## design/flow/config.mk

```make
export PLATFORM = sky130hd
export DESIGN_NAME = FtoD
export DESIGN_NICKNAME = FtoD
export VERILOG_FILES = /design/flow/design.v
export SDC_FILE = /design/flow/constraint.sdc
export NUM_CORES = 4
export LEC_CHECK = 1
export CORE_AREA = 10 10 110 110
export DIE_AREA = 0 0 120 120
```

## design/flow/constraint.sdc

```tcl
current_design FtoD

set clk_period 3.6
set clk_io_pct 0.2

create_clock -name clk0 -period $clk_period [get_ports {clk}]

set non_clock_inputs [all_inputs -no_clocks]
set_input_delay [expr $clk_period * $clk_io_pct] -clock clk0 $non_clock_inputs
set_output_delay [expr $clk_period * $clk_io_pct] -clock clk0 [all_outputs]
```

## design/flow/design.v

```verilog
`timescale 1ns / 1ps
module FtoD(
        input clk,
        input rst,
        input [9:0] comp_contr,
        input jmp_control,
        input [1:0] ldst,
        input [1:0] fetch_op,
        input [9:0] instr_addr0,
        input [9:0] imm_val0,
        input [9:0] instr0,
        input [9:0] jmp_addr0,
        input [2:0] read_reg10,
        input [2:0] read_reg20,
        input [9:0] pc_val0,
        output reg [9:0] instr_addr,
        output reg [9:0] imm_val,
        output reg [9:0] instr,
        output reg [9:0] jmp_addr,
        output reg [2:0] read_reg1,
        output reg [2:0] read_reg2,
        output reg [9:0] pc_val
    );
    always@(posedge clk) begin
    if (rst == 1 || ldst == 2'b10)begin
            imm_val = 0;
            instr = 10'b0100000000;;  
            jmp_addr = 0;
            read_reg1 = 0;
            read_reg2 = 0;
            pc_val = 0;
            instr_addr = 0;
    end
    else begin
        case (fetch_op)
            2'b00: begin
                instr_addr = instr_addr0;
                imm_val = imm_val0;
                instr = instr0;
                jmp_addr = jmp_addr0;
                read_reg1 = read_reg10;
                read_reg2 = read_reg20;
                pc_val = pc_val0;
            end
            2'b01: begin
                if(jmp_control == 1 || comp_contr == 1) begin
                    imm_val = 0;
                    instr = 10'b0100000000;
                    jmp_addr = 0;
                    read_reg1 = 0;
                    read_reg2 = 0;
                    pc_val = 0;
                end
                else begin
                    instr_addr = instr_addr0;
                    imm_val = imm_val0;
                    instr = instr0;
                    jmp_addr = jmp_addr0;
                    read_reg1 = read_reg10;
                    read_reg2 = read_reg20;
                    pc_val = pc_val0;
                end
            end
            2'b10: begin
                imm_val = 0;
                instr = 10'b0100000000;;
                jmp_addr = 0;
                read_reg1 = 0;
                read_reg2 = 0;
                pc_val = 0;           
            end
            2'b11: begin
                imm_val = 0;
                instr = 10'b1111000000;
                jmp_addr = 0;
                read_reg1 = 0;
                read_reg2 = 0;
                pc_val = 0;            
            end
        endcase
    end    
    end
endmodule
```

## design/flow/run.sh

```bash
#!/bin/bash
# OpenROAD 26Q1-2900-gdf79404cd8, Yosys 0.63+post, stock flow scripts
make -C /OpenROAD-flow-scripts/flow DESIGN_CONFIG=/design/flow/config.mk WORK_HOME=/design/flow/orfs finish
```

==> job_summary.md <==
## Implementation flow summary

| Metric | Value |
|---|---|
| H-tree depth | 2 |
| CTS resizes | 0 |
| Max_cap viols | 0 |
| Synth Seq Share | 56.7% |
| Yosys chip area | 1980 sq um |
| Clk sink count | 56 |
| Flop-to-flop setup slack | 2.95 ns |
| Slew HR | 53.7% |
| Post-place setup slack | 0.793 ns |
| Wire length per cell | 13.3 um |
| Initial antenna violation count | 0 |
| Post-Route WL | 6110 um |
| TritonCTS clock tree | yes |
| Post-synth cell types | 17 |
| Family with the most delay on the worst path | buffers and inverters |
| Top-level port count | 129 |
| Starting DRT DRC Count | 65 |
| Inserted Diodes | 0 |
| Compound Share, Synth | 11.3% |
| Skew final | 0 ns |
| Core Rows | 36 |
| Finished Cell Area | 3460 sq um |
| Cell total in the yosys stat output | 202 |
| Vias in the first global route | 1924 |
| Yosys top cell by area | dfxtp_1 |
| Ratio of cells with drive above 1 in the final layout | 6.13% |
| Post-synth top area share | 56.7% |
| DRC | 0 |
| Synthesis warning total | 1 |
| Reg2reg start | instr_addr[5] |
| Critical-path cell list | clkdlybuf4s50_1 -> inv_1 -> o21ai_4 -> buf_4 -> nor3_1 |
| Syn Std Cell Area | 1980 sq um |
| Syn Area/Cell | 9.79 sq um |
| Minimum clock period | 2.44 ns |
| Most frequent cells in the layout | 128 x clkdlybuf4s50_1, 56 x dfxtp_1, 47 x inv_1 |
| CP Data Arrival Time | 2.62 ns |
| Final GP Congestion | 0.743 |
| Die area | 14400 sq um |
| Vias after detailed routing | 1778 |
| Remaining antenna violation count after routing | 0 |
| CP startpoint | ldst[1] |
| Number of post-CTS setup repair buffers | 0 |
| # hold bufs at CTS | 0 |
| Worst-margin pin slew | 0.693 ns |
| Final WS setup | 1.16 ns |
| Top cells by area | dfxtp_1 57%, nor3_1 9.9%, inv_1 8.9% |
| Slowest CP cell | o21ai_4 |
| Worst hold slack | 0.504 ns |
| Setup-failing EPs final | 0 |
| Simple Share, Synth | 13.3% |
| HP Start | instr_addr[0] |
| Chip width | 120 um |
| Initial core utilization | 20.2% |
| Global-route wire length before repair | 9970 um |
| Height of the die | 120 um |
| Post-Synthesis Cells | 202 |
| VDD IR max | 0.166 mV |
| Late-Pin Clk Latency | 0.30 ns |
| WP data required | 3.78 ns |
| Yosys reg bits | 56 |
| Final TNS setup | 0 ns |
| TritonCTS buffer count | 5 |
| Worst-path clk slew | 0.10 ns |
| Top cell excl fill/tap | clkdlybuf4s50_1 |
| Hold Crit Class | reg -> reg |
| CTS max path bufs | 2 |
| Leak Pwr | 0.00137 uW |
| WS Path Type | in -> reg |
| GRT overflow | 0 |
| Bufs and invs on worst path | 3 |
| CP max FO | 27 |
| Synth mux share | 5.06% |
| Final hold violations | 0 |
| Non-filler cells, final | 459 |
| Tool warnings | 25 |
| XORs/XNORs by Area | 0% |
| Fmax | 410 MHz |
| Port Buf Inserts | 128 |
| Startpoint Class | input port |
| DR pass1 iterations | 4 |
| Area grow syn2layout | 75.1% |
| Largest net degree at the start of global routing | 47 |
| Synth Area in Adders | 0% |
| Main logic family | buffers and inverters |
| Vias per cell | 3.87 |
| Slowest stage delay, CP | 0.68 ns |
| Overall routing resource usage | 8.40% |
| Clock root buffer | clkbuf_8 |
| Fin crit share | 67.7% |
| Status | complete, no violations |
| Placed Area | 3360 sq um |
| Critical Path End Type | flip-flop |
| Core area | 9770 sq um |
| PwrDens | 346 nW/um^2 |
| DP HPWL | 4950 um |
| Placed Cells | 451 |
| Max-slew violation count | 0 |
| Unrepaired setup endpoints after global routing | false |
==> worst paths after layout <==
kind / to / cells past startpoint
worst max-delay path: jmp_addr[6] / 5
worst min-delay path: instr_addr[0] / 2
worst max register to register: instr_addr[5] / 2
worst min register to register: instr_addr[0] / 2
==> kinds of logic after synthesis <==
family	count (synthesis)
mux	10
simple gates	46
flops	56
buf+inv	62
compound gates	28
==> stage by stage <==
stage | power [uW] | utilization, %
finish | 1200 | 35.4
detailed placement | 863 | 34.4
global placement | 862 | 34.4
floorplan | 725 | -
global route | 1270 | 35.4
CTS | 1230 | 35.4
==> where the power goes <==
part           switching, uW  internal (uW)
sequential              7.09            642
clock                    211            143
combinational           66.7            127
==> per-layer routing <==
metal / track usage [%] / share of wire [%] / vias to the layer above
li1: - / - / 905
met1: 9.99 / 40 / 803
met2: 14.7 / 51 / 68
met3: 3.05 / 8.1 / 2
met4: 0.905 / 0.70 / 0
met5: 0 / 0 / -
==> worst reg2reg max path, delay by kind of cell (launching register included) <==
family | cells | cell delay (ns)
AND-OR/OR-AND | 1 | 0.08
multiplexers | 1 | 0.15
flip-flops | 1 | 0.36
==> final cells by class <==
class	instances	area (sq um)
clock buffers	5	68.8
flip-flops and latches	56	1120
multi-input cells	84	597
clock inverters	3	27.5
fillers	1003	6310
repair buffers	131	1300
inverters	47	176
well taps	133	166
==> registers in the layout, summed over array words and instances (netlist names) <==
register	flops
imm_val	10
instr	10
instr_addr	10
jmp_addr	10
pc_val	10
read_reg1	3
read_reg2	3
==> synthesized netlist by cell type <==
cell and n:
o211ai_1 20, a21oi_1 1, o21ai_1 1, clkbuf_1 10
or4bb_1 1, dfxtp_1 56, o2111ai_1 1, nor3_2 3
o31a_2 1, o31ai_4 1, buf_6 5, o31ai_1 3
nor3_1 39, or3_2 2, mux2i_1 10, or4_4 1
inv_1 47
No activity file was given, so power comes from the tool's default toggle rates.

* * *

* What you should do
From the records above, transcribe exactly the run of lines that opens with the line holding "slack | 0.504 ns |" and closes with the line holding "fill/tap | clkdlybuf4s50_1 |", both included.

* Answer to the problem
| Worst hold slack | 0.504 ns |
| Setup-failing EPs final | 0 |
| Simple Share, Synth | 13.3% |
| HP Start | instr_addr[0] |
| Chip width | 120 um |
| Initial core utilization | 20.2% |
| Global-route wire length before repair | 9970 um |
| Height of the die | 120 um |
| Post-Synthesis Cells | 202 |
| VDD IR max | 0.166 mV |
| Late-Pin Clk Latency | 0.30 ns |
| WP data required | 3.78 ns |
| Yosys reg bits | 56 |
| Final TNS setup | 0 ns |
| TritonCTS buffer count | 5 |
| Worst-path clk slew | 0.10 ns |
| Top cell excl fill/tap | clkdlybuf4s50_1 |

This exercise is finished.